We have 5 hens of various breeds in our flock. Last month we added the latest two. We partitioned them for a while. After three weeks we removed it and everyone is getting on fine. But it seems after a week or so now they've all stopped laying! We got one egg a day for the last couple days then poof nothing! Any ideas?!


----------



## robin416 (Sep 8, 2013)

Check for molting. The non laying could be a delayed reaction to the new additions. Environmental conditions could throw off laying. 

There can be several reasons for it.


----------



## Sundancers (Jun 20, 2012)

It could be any number of things ... (sorry) The weather in your area, the new hens you added (a new pecking order).

And as was posted, molting... and the list goes on.


----------



## GreedyGirls (Jul 21, 2014)

I suppose there isn't much I can do but wait it out. If anyone has suggestions on how to spur them into it a bit I'd appreciate it. Or threads that might help? Thanks for your ideas!


----------



## jkjknels (Jul 10, 2014)

My flock has also almost quit entirely. I went from 10-12 eggs per day to 1-3 eggs. I don't think they are molting, I can't see any signs of that. I did lose two about the time they quit laying so thinking a disease might be responsible but everyone seems very healthy now? Do they always come back or could this be permanent?


----------



## Sundancers (Jun 20, 2012)

jkjknels said:


> Do they always come back or could this be permanent?


I wish there was a easy answer but I'm afraid there is not.

The age of the bird(s) ... different breeds lay longer than others ... As posted before the weather, stress, daylight hours and etc.


----------



## GreedyGirls (Jul 21, 2014)

Thank you everyone for the replies.
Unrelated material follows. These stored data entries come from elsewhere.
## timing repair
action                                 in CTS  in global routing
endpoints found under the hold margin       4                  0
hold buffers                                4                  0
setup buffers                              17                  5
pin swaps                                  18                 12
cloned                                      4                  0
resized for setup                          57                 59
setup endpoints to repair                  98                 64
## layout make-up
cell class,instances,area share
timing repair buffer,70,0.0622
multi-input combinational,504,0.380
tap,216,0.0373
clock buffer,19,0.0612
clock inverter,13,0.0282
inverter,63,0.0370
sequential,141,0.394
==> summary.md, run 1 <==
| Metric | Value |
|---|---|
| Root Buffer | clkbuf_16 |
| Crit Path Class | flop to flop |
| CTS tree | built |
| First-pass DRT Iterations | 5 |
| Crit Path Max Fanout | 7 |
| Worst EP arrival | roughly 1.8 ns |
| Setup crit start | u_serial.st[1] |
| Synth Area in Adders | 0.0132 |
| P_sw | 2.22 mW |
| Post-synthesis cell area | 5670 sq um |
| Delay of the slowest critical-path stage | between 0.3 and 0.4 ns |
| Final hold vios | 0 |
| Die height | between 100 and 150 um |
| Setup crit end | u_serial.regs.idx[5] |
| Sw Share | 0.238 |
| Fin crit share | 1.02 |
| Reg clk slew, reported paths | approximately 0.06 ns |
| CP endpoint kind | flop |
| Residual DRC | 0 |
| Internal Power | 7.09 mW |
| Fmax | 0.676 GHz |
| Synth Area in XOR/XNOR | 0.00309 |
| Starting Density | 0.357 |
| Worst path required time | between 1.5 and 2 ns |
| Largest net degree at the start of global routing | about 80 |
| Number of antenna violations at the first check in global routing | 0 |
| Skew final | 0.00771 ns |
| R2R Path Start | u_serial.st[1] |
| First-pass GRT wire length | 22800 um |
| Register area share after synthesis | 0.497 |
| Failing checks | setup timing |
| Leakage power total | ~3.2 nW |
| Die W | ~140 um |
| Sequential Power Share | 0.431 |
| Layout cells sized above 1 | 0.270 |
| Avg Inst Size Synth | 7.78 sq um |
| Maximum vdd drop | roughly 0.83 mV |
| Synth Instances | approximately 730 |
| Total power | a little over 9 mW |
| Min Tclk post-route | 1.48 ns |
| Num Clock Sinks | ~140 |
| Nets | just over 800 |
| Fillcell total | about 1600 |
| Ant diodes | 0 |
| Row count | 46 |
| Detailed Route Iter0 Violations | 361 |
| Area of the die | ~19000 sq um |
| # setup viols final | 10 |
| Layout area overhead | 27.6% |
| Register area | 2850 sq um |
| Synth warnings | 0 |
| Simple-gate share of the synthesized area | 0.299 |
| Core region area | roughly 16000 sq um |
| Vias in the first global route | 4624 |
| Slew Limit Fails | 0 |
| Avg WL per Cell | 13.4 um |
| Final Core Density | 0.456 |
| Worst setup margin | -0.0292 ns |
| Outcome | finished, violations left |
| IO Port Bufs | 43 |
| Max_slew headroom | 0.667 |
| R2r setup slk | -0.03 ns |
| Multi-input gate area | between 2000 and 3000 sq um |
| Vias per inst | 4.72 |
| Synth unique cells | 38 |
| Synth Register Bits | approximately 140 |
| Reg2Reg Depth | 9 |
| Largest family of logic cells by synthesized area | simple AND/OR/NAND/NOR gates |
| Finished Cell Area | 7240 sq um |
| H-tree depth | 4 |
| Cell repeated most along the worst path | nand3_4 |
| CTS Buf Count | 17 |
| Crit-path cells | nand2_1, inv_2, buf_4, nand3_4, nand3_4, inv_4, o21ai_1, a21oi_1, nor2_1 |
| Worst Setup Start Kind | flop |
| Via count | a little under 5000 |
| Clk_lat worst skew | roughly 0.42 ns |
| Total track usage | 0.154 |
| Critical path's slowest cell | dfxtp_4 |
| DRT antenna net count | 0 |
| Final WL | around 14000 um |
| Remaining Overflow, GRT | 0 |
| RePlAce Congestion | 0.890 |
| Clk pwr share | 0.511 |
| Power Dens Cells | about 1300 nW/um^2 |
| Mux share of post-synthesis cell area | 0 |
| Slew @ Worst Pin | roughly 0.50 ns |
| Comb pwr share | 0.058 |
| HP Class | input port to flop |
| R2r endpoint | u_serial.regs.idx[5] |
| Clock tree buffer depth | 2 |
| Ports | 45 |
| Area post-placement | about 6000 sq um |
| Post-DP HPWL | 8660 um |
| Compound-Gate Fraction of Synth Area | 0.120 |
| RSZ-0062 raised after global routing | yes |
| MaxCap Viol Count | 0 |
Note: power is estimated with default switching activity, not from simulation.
### src/core/epm_pkg.sv
/*
 * Constants for the enclave perfmon suppression block: register map,
 * field positions, reset values and counter layout.
 * Assumes a 32-bit AXI4-Lite register bus with word-aligned registers.
 */
package epm_pkg;

    // ****************************************************************
    // Register offsets (byte addresses)
    // ****************************************************************
    localparam logic [7:0] EPM_OFF_CTRL     = 8'h00;
    localparam logic [7:0] EPM_OFF_ALLTHR   = 8'h04;
    localparam logic [7:0] EPM_OFF_GSTAT_LO = 8'h08;
    localparam logic [7:0] EPM_OFF_GSTAT_HI = 8'h0C;
    localparam logic [7:0] EPM_OFF_ENTRY_LO = 8'h10;
    localparam logic [7:0] EPM_OFF_ENTRY_HI = 8'h14;

    // ****************************************************************
    // Field positions
    // ****************************************************************
    localparam int EPM_CTRL_PREC_BIT   = 16;  // Precise sampling enable
    localparam int EPM_CTRL_SHARED_BIT = 17;  // Shared counter enable
    localparam int EPM_ASC_BIT         = 60;  // Anti-side-channel flag
    localparam int EPM_ASC_HI_BIT      = EPM_ASC_BIT - 32;
    localparam int EPM_ST_INENC_BIT    = 0;
    localparam int EPM_ST_DEBUG_BIT    = 1;
    localparam int EPM_ST_SIB_BIT      = 2;
    localparam int EPM_ST_TRAP_BIT     = 3;
    localparam int EPM_ST_WIN_BIT      = 4;

    // Counter vector layout: fixed zero, two cycle counters, generals
    localparam int EPM_FIX0   = 0;
    localparam int EPM_FIX1   = 1;
    localparam int EPM_FIX2   = 2;
    localparam int EPM_GP_LSB = 3;

    // ****************************************************************
    // Reset values and bus answers
    // ****************************************************************
    localparam logic [31:0] EPM_CTRL_RST   = 32'h0000_0000;
    localparam logic [31:0] EPM_ALLTHR_RST = 32'h0000_0000;
    localparam logic [1:0]  EPM_RESP_OKAY  = 2'h0;
    localparam logic [1:0]  EPM_RESP_SLV   = 2'h2;

    // Kind of user/supervisor enclave leaf ending
    localparam logic [1:0] EPM_LEAF_SUPER  = 2'h0;  // Any supervisor leaf
    localparam logic [1:0] EPM_LEAF_KEYREP = 2'h1;  // Key derive or report
    localparam logic [1:0] EPM_LEAF_OTHER  = 2'h3;

    // Per-thread enclave state, one-hot
    typedef enum logic [3:0] {
        EPM_ST_OUT  = 4'h1,
        EPM_ST_DBG  = 4'h2,
        EPM_ST_PROT = 4'h4,
        EPM_ST_AEXW = 4'h8
    } epm_state_e;

endpackage : epm_pkg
Just joined and already loving this app.


----------



## Bluerooster (Jan 19, 2013)

Bust up a head of lettuce, and give it to them. Mabe a slice of watermelon as well. 
But most likely you'll just have to wait it out. The just went through a bunch of new stuff.


----------



## piglett (Jun 21, 2012)

Bluerooster said:


> Bust up a head of lettuce, and give it to them. Mabe a slice of watermelon as well.
> But most likely you'll just have to wait it out. The just went through a bunch of new stuff.


good ideas BlueRooster


----------